Auditing the Auditors: Creating the Public Company Accounting Oversight Board

From the Ground Up: Establishing the PCAOB (Part 1)

“The ‘To Do List’ was the statute.”

~ Phoebe W. Brown, former Special Counsel to Board Member Daniel L. Goelzer and PCAOB Secretary

“The culture at the beginning of the PCAOB was like the Foreign Legion. You had this thing put together, and people came from all kinds of backgrounds. People from the SEC, people from every accounting firm. We had lots of lawyers. We had IT people. Everyone had his or her pedigree. Commonly most of your culture comes out of shared experience or through organization structure or both. We had neither of those things at the beginning. We had a strong mission, but the real way you build culture is to have common experience. We built that as we went along.”
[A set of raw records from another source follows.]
### config.mk
export PLATFORM = sky130hd
export DESIGN_NAME = io_uart_tx_mmio_flat
export DESIGN_NICKNAME = d
export VERILOG_FILES = /design/src/rtl/io_uart_tx_mmio_if.sv /design/src/rtl/io_uart_tx_mmio.sv /design/src/flat_wrapper.sv
export SDC_FILE = /design/constraint.sdc
export NUM_CORES = 1
export LEC_CHECK = 0
export CORE_MARGIN = 3
export CORE_UTILIZATION = 42
export CTS_CLUSTER_SIZE = 12
export DETAILED_ROUTE_END_ITERATION = 8
export PLACE_DENSITY = 0.77
export SYNTH_ARGS = -nofsm -noshare
export SYNTH_HDL_FRONTEND = slang
export SYNTH_SLANG_ARGS = --single-unit
### constraint.sdc
create_clock -name clk -period 1.7 [get_ports clk]
set_input_delay 0.255 -clock clk [delete_from_list [all_inputs] [get_ports clk]]
set_output_delay 0.255 -clock clk [all_outputs]
set_load 0.005 [all_outputs]
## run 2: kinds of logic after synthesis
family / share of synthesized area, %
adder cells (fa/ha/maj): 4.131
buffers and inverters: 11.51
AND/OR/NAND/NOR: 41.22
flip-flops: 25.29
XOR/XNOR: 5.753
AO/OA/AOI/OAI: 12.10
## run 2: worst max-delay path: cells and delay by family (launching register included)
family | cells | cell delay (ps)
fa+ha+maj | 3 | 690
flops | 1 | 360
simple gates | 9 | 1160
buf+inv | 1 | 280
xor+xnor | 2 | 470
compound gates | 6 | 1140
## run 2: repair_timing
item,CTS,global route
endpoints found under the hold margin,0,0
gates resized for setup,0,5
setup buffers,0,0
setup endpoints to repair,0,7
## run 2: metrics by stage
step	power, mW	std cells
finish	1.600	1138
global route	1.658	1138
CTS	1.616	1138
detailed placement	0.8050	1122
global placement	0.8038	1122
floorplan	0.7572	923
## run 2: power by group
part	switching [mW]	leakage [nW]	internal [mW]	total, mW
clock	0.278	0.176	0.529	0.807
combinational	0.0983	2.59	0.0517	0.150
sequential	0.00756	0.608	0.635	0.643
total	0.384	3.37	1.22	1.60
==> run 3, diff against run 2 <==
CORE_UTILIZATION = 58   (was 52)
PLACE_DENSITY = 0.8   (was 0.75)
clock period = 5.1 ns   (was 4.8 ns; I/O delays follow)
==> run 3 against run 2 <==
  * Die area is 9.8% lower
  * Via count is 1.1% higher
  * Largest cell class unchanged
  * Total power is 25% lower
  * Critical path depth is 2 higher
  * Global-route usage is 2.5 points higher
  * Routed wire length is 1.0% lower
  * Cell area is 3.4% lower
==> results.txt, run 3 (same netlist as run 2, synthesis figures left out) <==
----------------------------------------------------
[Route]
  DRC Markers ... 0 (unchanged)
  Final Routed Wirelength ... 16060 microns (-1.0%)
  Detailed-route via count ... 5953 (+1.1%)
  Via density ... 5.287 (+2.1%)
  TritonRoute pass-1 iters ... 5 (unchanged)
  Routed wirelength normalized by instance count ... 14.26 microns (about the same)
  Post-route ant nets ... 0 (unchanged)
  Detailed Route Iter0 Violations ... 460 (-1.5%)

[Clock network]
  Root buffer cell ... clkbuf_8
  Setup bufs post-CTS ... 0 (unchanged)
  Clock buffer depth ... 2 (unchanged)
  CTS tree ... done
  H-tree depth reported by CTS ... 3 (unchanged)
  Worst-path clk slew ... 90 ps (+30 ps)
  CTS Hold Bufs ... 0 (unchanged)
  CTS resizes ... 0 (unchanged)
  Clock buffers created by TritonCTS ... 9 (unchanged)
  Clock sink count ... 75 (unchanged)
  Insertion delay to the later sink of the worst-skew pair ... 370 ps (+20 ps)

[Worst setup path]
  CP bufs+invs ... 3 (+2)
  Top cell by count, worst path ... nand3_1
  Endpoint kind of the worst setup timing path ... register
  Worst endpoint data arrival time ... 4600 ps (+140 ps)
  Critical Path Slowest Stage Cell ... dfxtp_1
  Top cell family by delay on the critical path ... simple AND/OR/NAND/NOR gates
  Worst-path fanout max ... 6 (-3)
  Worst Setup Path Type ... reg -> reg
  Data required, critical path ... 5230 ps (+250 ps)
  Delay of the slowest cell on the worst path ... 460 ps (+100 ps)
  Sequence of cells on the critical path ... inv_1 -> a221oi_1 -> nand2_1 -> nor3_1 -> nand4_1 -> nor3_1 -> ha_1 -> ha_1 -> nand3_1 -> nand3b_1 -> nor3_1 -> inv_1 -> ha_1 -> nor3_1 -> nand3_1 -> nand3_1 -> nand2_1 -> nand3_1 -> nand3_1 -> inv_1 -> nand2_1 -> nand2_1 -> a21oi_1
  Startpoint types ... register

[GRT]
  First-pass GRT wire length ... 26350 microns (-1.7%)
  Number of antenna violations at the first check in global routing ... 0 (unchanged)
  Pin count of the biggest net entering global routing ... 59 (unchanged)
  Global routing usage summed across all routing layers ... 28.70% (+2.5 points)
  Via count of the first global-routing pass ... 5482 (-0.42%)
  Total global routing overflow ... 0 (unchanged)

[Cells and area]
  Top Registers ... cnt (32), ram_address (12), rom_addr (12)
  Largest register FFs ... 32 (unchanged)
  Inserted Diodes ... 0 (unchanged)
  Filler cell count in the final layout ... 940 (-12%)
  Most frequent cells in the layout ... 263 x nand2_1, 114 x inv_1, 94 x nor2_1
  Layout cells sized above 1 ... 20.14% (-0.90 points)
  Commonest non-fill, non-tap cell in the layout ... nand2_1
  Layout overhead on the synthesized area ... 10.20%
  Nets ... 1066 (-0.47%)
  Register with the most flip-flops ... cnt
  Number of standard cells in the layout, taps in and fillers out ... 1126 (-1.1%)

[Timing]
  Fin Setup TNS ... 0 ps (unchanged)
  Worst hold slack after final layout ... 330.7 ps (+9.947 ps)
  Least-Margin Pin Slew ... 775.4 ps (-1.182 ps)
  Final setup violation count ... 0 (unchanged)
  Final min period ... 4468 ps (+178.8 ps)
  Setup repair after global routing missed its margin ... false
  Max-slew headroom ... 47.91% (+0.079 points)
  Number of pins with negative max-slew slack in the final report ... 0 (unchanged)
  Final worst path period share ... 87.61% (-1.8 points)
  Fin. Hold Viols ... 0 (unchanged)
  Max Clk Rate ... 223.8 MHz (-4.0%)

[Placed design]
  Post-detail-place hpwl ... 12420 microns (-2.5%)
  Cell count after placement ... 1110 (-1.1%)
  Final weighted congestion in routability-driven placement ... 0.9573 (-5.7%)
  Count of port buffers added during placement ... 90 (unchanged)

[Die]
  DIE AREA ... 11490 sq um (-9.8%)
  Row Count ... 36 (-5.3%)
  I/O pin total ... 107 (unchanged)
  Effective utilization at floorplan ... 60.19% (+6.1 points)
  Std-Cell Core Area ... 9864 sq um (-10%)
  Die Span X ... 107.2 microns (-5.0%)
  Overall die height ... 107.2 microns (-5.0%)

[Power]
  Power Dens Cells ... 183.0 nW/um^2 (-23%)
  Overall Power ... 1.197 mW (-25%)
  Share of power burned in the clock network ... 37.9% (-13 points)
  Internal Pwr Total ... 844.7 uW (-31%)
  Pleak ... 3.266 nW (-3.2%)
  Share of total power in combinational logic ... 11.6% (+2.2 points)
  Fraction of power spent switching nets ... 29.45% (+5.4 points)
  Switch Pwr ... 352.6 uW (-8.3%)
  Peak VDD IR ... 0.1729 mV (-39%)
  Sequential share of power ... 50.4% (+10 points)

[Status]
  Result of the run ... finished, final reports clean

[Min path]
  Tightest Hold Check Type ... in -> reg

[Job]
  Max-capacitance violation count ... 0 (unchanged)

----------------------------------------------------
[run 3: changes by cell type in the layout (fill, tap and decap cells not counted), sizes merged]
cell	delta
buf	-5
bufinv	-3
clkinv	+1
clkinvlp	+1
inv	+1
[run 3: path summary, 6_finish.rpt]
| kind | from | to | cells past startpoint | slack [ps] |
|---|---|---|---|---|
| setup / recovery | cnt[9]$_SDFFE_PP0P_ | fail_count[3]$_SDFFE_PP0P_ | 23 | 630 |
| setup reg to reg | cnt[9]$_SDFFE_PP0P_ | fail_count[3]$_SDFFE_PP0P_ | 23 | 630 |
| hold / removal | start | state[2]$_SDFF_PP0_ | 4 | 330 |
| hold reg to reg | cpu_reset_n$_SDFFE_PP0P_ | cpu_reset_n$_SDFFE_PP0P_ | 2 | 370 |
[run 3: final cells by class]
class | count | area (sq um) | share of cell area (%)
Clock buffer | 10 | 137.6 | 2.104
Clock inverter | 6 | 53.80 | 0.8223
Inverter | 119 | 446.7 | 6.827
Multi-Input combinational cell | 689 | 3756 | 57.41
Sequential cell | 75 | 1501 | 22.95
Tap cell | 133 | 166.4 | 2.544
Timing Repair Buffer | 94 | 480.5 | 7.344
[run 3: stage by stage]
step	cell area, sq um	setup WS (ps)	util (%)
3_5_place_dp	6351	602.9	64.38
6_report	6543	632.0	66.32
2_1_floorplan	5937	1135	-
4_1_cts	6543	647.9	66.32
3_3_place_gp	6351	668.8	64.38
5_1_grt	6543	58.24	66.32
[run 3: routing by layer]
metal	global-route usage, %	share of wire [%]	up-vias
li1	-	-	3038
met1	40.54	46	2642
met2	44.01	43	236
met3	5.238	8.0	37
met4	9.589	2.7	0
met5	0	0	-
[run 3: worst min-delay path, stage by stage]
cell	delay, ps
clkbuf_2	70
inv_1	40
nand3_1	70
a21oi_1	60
~ Phil D. Wedemeyer, consultant on first limited inspections and first PCAOB Director of the Office of Research and Analysis

Building the Culture

The PCAOB officially opened on Jan. 6, 2003 with four Board members and four staff. Initially there was no receptionist, and interviewees and delivery people had to knock until someone, often a Board member, answered.

Charles D. Niemeier was designated the Acting Chair on Jan. 8, and the following day, the Board held its first open meeting in borrowed space at the SEC. In deference to tradition, the Board members did not sit in the Commissioners’ chairs, but presided from tables in front of the dais with printed PCAOB signage to indicate the Board was hosting the meeting. The Board adopted bylaws and announced an aggressive hiring campaign. They set Board level compensation, which Acting SEC Chief Accountant Jackson M. Day indicated should be comparable to other private sector rulemaking bodies like the Financial Accounting Standards Board. The Board also set senior staff salaries, which the Act specified to be “at a level that is comparable to private sector, self-regulatory” staff or management positions. In later years, the high PCAOB salaries sparked criticism and became a source of friction with the Commission. PCAOB Board members have continually maintained they need to offer high staff salaries to attract experienced professionals to go toe-to-toe with the auditing profession.

PCAOB Board and Staff
The earliest PCAOB staff photo, taken shortly before Determination Day in April 2003 in the 9th floor, chairless conference room.

New employees – all mid career or higher – slowly started to join. They came from the SEC, from private law and accounting practices, and out of retirement. They came without knowing what their salaries or titles would be. But they came for the unique opportunity to build an organization from the ground up.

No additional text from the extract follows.